The Diane and Guilford Glazer Institute of Jewish Studies, formerly the Institute of Jewish Studies, is a center devoted to Judaic studies in Nanjing, China. It is associated with the Department of Religious Studies of Nanjing University.

The institute was founded in May 1992, a few months after the establishment of diplomatic relations between Israel and the People's Republic of China in January of that year. It offers courses in Jewish studies which now enroll over 200 students each year, has published a one-volume Chinese version of the Encyclopaedia Judaica, and other publications. It has now established both masters and Ph.D. program in Jewish studies, the only Chinese institution to do so.

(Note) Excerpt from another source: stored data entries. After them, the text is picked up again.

Source: an optimization exercise on an open RTL-to-GDS flow (aim: small area). Production flows keep margins and buffers that such runs may drop. Only simulation tests tie the RTL to the original design; equivalence was not proved. Power is estimated from default activity; no workload was simulated. No driver is modelled on the clock port, so clocking that relies on it looks cheaper here than on a real chip.

==> flow/design.v <==
package regcon_pkg;
        typedef enum logic [2:0] {
                write    = 3'd0,
                read     = 3'd1,
                read_two = 3'd2,
                compare  = 3'd5,
                xor_op   = 3'd6,
                shift    = 3'd7
        } opcode_e;
        typedef logic [5-1:0] reg_addr_t;
        typedef logic [16-1:0] reg_word_t;
        typedef struct packed {
                logic                        pad;
                logic [4-1:0] amount;
        } shift_view_t;
        typedef union packed {
                reg_addr_t   addr;
                shift_view_t shift_view;
        } operand_u;
        typedef struct packed {
                opcode_e   opcode;
                reg_addr_t src_a;
                operand_u  src_b;
                reg_addr_t dest;
                reg_word_t data;
        } console_cmd_t;
        typedef struct packed {
                logic      valid;
                reg_word_t line1_word;
                reg_word_t line2_word;
        } display_req_t;
        typedef struct packed {
                logic      en;
                reg_addr_t addr;
                reg_word_t data;
        } reg_wr_t;
endpackage
`timescale 1ns/1ps
module register_console_top (
        input  logic                        clk,
        input  logic                        reset,
        input  logic                        rot,
        input  logic [4-1:0] bits,
        output logic [128-1:0]   line1,
        output logic [128-1:0]   line2
);
        logic       rot_prev;
        logic       busy;
        logic [2:0] fc;           
        logic [2:0] op;
        logic       cv, upd;      
        logic [4:0] A;            
        logic [15:0] T;           
        logic step, fstep, start, last;
        logic op_w, op_r, op_r2, op_c, op_x, op_s, writes;
        assign step  = rot & ~rot_prev;
        assign fstep = step & busy;
        assign start = step & ~busy & (bits[2:0] != 3'd3) & (bits[2:0] != 3'd4);
        assign op_w  = (op == 3'd0);
        assign op_r  = (op == 3'd1);
        assign op_r2 = (op == 3'd2);
        assign op_c  = (op == 3'd5);
        assign op_x  = (op == 3'd6);
        assign op_s  = (op == 3'd7);
        assign writes = ~(op_r | op_r2);
        always_comb begin
                case (op)
                        3'd1:    last = (fc == 3'd1);
                        3'd2:    last = (fc == 3'd3);
                        3'd7:    last = (fc == 3'd4);
                        default: last = (fc == 3'd5);
                endcase
        end
        always_ff @(posedge clk) begin
                if (reset) begin
                        rot_prev <= 1'b0;
                        busy     <= 1'b0;
                        cv       <= 1'b0;
                        upd      <= 1'b0;
                end else begin
                        rot_prev <= rot;
                        cv       <= fstep & last;
                        upd      <= cv;
                        if (start)
                                busy <= 1'b1;
                        else if (fstep & last)
                                busy <= 1'b0;
                end
        end
        logic a_lo, a_hi;
        always_comb begin
                if (op_w) begin
                        a_lo = (fc == 3'd0);
                        a_hi = (fc == 3'd1);
                end else if (op_s) begin
                        a_lo = (fc == 3'd0) | (fc == 3'd3);
                        a_hi = (fc == 3'd1) | (fc == 3'd4);
                end else begin
                        a_lo = ~fc[0];
                        a_hi = fc[0];
                end
        end
        always_ff @(posedge clk) begin
                if (start) begin
                        op <= bits[2:0];
                        fc <= 3'd0;
                end else if (fstep) begin
                        fc <= fc + 3'd1;
                end
                if (fstep & a_lo) A[3:0] <= bits;
                if (fstep & a_hi) A[4]   <= bits[0];
        end
        logic [31:0][15:0] ring;
        logic [4:0]  ptr;
        logic        cleared;     
        logic        clr;
        logic        pv;          
        logic [4:0]  pp;          
        logic [15:0] pd;          
        logic [4:0]  q;           
        logic        rok;         
        logic        q_ok;
        logic        hit;
        logic [15:0] rd;          
        logic        wr_now;
                logic [3:0]  wp;
        assign q    = A + ptr;
        assign rok  = ~q[0];
        assign clr  = ~cleared;
        assign q_ok = cleared | ({2'b00, q[2:0]} < ptr);
        assign hit  = pv & (q == pp);
        logic [17:0]       rsel;
        logic [17:0][15:0] rsrc;
        logic [5:0][15:0]  rd_n;
        logic              sel_t;
        assign sel_t      = upd & (writes | (op_r & ~rok));
        assign rsel[15:0] = {16{~sel_t & rok & q_ok & ~hit}} & (16'd1 << q[4:1]);
        assign rsel[16]   = ~sel_t & ((rok & hit) | (upd & op_r2 & ~rok));
        assign rsel[17]   = sel_t;
        for (genvar k = 0; k < 16; k++) begin : g_src
                assign rsrc[k] = ring[2*k];
        end
        assign rsrc[16] = pd;
        assign rsrc[17] = T;
        for (genvar g = 0; g < 6; g++) begin : g_rd
                for (genvar b = 0; b < 16; b++) begin : g_bit
                        rc_aoi222 u_aoi (
                                .a1 (rsrc[3*g][b]),   .a2 (rsel[3*g]),
                                .b1 (rsrc[3*g+1][b]), .b2 (rsel[3*g+1]),
                                .c1 (rsrc[3*g+2][b]), .c2 (rsel[3*g+2]),
                                .y  (rd_n[g][b])
                        );
                end
        end
        always_comb begin
                rd = 16'd0;
                for (int g = 0; g < 6; g++) rd = rd | ~rd_n[g];
        end
        for (genvar p = 0; p < 4; p++) begin : g_wp
                assign wp[p] = clr | (pv & (pp == 5'(8*p + 31)));
        end
        assign wr_now = upd & writes;
        logic [3:0][15:0] port_d;
        for (genvar p = 0; p < 4; p++) begin : g_port
                logic wp_n;
                assign wp_n = ~wp[p];
                for (genvar b = 0; b < 16; b++) begin : g_bit
                        rc_ao22 u_ao (
                                .a1 (pd[b]),                    .a2 (wp[p]),
                                .b1 (ring[(8*p + 31) % 32][b]), .b2 (wp_n),
                                .y  (port_d[p][b])
                        );
                end
        end
        always_ff @(posedge clk) begin
                for (int i = 1; i < 32; i++) ring[i] <= ring[i-1];
                ring[0]  <= port_d[0];
                ring[8]  <= port_d[1];
                ring[16] <= port_d[2];
                ring[24] <= port_d[3];
        end
        always_ff @(posedge clk) begin
                if (reset) begin
                        ptr     <= 5'd0;
                        cleared <= 1'b0;
                        pv      <= 1'b0;
                        pd      <= 16'd0;
                end else begin
                        ptr <= ptr + 5'd1;
                        if (ptr == 5'd7) cleared <= 1'b1;
                        if (wr_now) begin
                                pv <= 1'b1;
                                pd <= rd;
                        end else begin
                                if (wp != 4'd0) pv <= 1'b0;
                                if (cv & op_r2) pd <= rd;
                        end
                end
                pp <= (wr_now ? q : pp) + 5'd1;
        end
        logic [3:0]  amt;
        logic [3:0]  a_cur;
        logic        xd;          
        logic        tload, wdat, xop;
        assign tload = (fc == 3'd2) & rok & ~(fstep & op_w);
        assign wdat  = fstep & op_w & (fc >= 3'd2);
        assign xop   = (fc == 3'd4) & rok & (op_c | op_x) & ~xd;
        assign a_cur = (fstep & op_s & (fc == 3'd2)) ? bits : amt;
        always_ff @(posedge clk) begin
                if (start)
                        xd <= 1'b0;
                else if (xop)
                        xd <= 1'b1;
        end
        always_ff @(posedge clk) begin
                if (reset)
                        amt <= 4'd0;
                else if (tload)
                        amt <= a_cur;
                else if (a_cur[3])
                        amt <= {1'b0, a_cur[2:0]};
                else if (a_cur[2])
                        amt <= {2'b00, a_cur[1:0]};
                else
                        amt <= {3'b000, a_cur[1] & a_cur[0]};
        end
        always_ff @(posedge clk) begin
                T <= T_next;
        end
        logic s_ld, s_x, s_c, s_8, s_4, s_2, s_1, s_h;
        logic [15:0] T_next;
        assign s_ld = tload;
        assign s_x  = xop;
        assign s_c  = cv & op_c;
        assign s_8  = ~tload & a_cur[3];
        assign s_4  = wdat | (~tload & (a_cur[3:2] == 2'b01));
        assign s_2  = ~tload & (a_cur[3:2] == 2'd0) & a_cur[1];
        assign s_1  = ~tload & (a_cur[3:1] == 3'd0) & a_cur[0];
        assign s_h  = ~(s_ld | s_x | s_c | s_8 | s_4 | s_2 | s_1);
        assign T_next = ({16{s_ld | s_x}} & (rd ^ (T & {16{s_x}})))
                      | ({16{s_8}} & {8'd0, T[15:8]})
                      | ({16{s_4}} & {bits & {4{wdat}}, T[15:4]})
                      | ({16{s_2}} & {2'd0, T[15:2]})
                      | ({16{s_1}} & {1'b0, T[15:1]})
                      | ({16{s_c}} & {15'd0, (T == 16'd0)})
                      | ({16{s_h}} & T);
        logic [15:0] L1, L2;
        logic        LN;
        always_ff @(posedge clk) begin
                if (reset) begin
                        L1 <= 16'd0;
                        L2 <= 16'd0;
                        LN <= 1'b0;
                end else if (upd) begin
                        L1 <= op_r2 ? T : {11'd0, A};
                        L2 <= rd;
                        LN <= 1'b1;
                end
        end
        always_comb begin
                for (int i = 0; i < 16; i++) begin
                        line1[i*8 +: 8] = {2'b00, LN, LN, 3'b000, L1[i]};
                        line2[i*8 +: 8] = {2'b00, LN, LN, 3'b000, L2[i]};
                end
        end
endmodule
module rc_aoi222 (
        input  logic a1, a2, b1, b2, c1, c2,
        output logic y
);
        assign y = ~((a1 & a2) | (b1 & b2) | (c1 & c2));
endmodule
module rc_ao22 (
        input  logic a1, a2, b1, b2,
        output logic y
);
        assign y = (a1 & a2) | (b1 & b2);
endmodule
==> flow/flow/run.sh <==
#!/bin/bash
# Standard ORFS layout with three changes: the tie cell is not split per load,
# ports are buffered with buf_1, and CTS inserts no dummy loads.
set -euo pipefail
bash standard.sh \
  SKIP_REPAIR_TIE_FANOUT=1 \
  "BUFFER_PORTS_ARGS=-buffer_cell sky130_fd_sc_hd__buf_1" \
  "CTS_ARGS=-sink_clustering_enable -repair_clock_nets -dont_use_dummy_load -buf_list {sky130_fd_sc_hd__clkbuf_8 sky130_fd_sc_hd__clkbuf_16} -sink_clustering_size 32 -sink_clustering_max_diameter 120" \
  finish > standard.log 2>&1
==> flow/standard.sh <==
#!/bin/bash
# synth_recipe.tcl (not shown) runs the flow's synth.tcl, then flattens the netlist and writes it again
# the make line also repeats each setting of config.mk as NAME=value (left out here)
make -C /OpenROAD-flow-scripts/flow DESIGN_CONFIG=/design/flow/config.mk WORK_HOME=/design/flow/orfs CLKGATE_MAP_FILE= SYNTH_SCRIPT=/design/flow/synth_recipe.tcl "${@:-finish}"
==> flow/config.mk <==
export PLATFORM = sky130hd
export DESIGN_NAME = register_console_top
export DESIGN_NICKNAME = register_console_top
export VERILOG_FILES = /design/flow/design.v
export SDC_FILE = /design/flow/constraint.sdc
export NUM_CORES = 4
export LEC_CHECK = 0
export ABC_AREA = 0
export CAP_MARGIN = 20
export CORE_MARGIN = 2
export CORE_UTILIZATION = 60
export SLEW_MARGIN = 20
export SYNTH_HIERARCHICAL = 1
export SYNTH_MINIMUM_KEEP_SIZE = 0
==> flow/constraint.sdc <==
create_clock -name core_clock -period 6.0 [get_ports {clk}]
set_input_delay 1.2000 -clock core_clock [delete_from_list [all_inputs] [get_ports {clk}]]
set_output_delay 1.2000 -clock core_clock [all_outputs]
set_load 0.01 [all_outputs]
==> impl_metrics.csv, run 1 <==
group,metric,value,unit
outcome,status,"no timing/DRC/antenna violations",
synth,syn_nets,1545,
drt,drt_iter0_drc,1354,
sta,clock.fmax,201,MHz
drt,drt-total-wl,43900,microns
power,vdd_drop_max,268,uV
sta,period_share,0.831,
worst_setup_path,worstPathCellList,"ha_1 -> fa_1 -> ha_1 -> nor2b_1 -> o21ai_0 -> a2111oi_0 -> nor3_1 -> nand3_1 -> nor3_2 -> buf_4 -> a222oi_1 -> nand2_1 -> nor2_1 -> xnor2_1 -> a221o_1 -> a221oi_1 -> nand2_1",
cts,cts_buffers,23,
power,clkPwrFrac,0.277,
cells_and_area,post-route-util,0.608,
worst_setup_path,critPathLaunchType,"flop",
cells_and_area,layout-drive-gt1-share,0.0603,
power,power_density,354,nW/um^2
sta,tns,0,ns
drt,vias_per_cell,6.05,
synth,synth-edff-count,8,
synth,avgSynthCellArea,12.3,sq um
cells_and_area,area_delta_synth_final,-0.502,%
synth,synth_most_common_cell,"dfxtp_1",
global_routing,antenna_found_initial,0,
worst_setup_path,path_class,"flop to flop",
worst_setup_path,cpPeakStageDelay,0.91,ns
global_routing,grt_first_pass_wirelength,65500,microns
worst_setup_path,worstRegToRegCells,17,
power,p_switching,1.59,mW
global_routing,track_usage,0.263,
cts,insertion_delay,0.57,ns
synth,async_flop_share,0,
global_routing,grt_max_degree,161,
die,core,30600,sq um
die,dieWidth,180,microns
cts,htreeDepth,1,
sta,setup_viol,0,
power,power.total,6.58,mW
synth,syn_inst,1524,
die,initial_core_util,0.611,
sta,drv_slew,0,
synth,syn_area,18700,sq um
drt,drtAntennaViolNets,0,
drt,drc,0,
sta,hold-worst-slack,0.319,ns
sta,layout_min_cycle_time,4.98,ns
synth,synth_top_area_share,0.644,
synth,synth_area_leader_cell,"dfxtp_1",
drt,vias,10900,
die,die_area,32600,sq um
cts,cts_resized,0,
sta,hold_violations,0,
synth,synthTopCellsByArea,"dfxtp_1 64%, buf_4 9.1%, a222oi_1 5.3%, a22o_1 3.0%, nor2_1 1.7%",
synth,synth_seq_area_share,0.657,
worst_hold_path,hold_class,"flop to flop",
synth,synth_common_cells,"601 x dfxtp_1, 226 x buf_4, 98 x a222oi_1, 86 x nor2_1, 64 x a22o_1",
cts,cts_hold_buf,0,
placement,hpwl,27700,microns
drt,dr.pass1.iters,8,
global_routing,first_global_vias,10300,
power,leakagePower,6.81,nW
power,swShare,0.242,
worst_setup_path,worstPathMaxFanout,9,
worst_setup_path,crit_path_end_kind,"flop",
job,drv_cap,0,
drt,drt-wirelength-per-cell,24.3,microns
die,fp-row-count,64,
cts,path_clk_slew,0.12,ns
synth,synth.distinct_cells,61,
worst_hold_path,hold_depth,0,
power,seqPwrFrac,0.664,
sta,fin_worst_skew,0.0848,ns
power,p_int,4.99,mW
cts,post_cts_buffers,0,
cells_and_area,nFillCells,2481,
cts,clockRootBuffer,"clkbuf_16",
worst_setup_path,critPathSlowestCell,"nor3_2",
synth,synth_warnings,7,
placement,routabilityCongestion,0.866,
global_routing,grt-ovfl-total,0,
placement,portBuffers,102,
cts,clockBufferDepth,3,
sta,max-slew-margin-rel,0.206,
die,die_y,180,microns
worst_setup_path,required,6.46,ns
cts,cts_tree,"yes",
synth,synth_flop_cell,"dfxtp_1",
sta,tightest_slew,1.19,ns
power,combPwrFrac,0.059,
sta,rsz0062_at_grt,"false",
worst_setup_path,cp.arrival,5.45,ns
cts,cts_sinks,609,
cells_and_area,fin_nets,1433,
cells_and_area,diodes,0,
synth,synth_seq_cells,609,
die,pin_count,263,
worst max-delay path: cells and delay by family (launching register included):
family          cells  cell delay [ns]
buf+inv             1             0.35
fa+ha+maj           3             1.16
simple gates        7             1.94
flops               1             0.41
compound gates      5             0.89
xor+xnor            1             0.14
sequential cells by signal, summed over array words and instances, names as in the netlist:
register / count
LN: 1
L2: 16
cv: 1
busy: 1
ring: 512
pd: 16
rot_prev: 1
fc: 3
upd: 1
amt: 4
ptr: 5
cleared: 1
xd: 1
op: 3
pp: 5
T: 16
pv: 1
L1: 16
A: 5
cells by family after synthesis:
kind of cell,synth area share
AOI/OAI and AO/OA,0.135
muxes,0.0104
other,0.000201
buffers and inverters,0.105
and+or+nand+nor,0.0675
DFF,0.657
xor gates and xnor gates,0.0151
adders and majority gates,0.0103
per-layer routing:
layer / wire (microns) / GRT usage / vias to the layer above
met4: 1350 / 0.0768 / 0
met2: 18800 / 0.394 / 494
li1: - / - / 5048
met3: 3850 / 0.0544 / 91
met5: 0 / 0 / -
met1: 19900 / 0.387 / 5299
modules after synthesis (local to each module, per instance):
module | copies in the design | area (sq um) | flops+latches | cells inside
rc_ao22 | 64 | 8.76 | 0 | 1
register_console_top | 1 | 17200 | 609 | 1364
rc_aoi222 | 96 | 10.0 | 0 | 1
cells in the final DEF (no fill, tap or decap), drive strengths merged, types with 5 or more instances in the layout:
cell type  count
dfxtp        601
buf          131
a222oi        98
nor2          87
a22o          64
nand2         48
a211oi        40
a21oi         35
nand3         34
nor3          26
clkbuf        24
inv           19
xnor2         16
nand4         16
a22oi         16
nand2b        15
mux2i         15
o21ai         15
ha            13
xor2          11
edfxtp         8
a221oi         8
o22ai          7
nor2b          6
o221ai         6
nor4           5
cell type report:
cell class                      count  area, sq um  share of cell area
Tap cell                          396          495              0.0267
Multi-Input combinational cell    627         4560               0.245
Inverter                           19         71.3             0.00384
Clock buffer                       23          576              0.0310
Timing Repair Buffer              132          609              0.0328
Sequential cell                   609        12300               0.660
power by group through the flow:
| stage | logic [mW] | clock network [mW] | registers, mW |
|---|---|---|---|
| 2_1_floorplan | 0.450 | 0 | 4.29 |
| 3_3_place_gp | 0.379 | 0 | 4.46 |
| 3_5_place_dp | 0.382 | 0 | 4.46 |
| 4_1_cts | 0.384 | 1.86 | 4.36 |
| 5_1_grt | 0.427 | 2.01 | 4.38 |
| 6_report | 0.388 | 1.83 | 4.37 |
worst paths after layout:
path	start	endpoint	slack, ns
min	ring[190]	ring[206]	0.32
max	A[0]	T[0]	1.02
max reg2reg	A[0]	T[0]	1.02
min reg2reg	ring[190]	ring[206]	0.32
through the flow:
step           std cells  worst slack, ns  instance area [sq um]
6_report            1806             1.02                  18600
5_1_grt             1806            0.684                  18600
3_3_place_gp        1783             1.16                  18000
3_5_place_dp        1783             1.08                  18000
2_1_floorplan       1524             1.47                  18700
4_1_cts             1806             1.07                  18600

It held an International Seminar on Holocaust and Genocide in World War II on August 7–12, 2005, in Nanjing.

It was given its present name after the construction of a quarters for it from the Diane and Guilford Glazer Foundation in a new building at the university in 2006. It is planned that it will become part of a larger Nanjing University–Johns Hopkins University Institute for International Research.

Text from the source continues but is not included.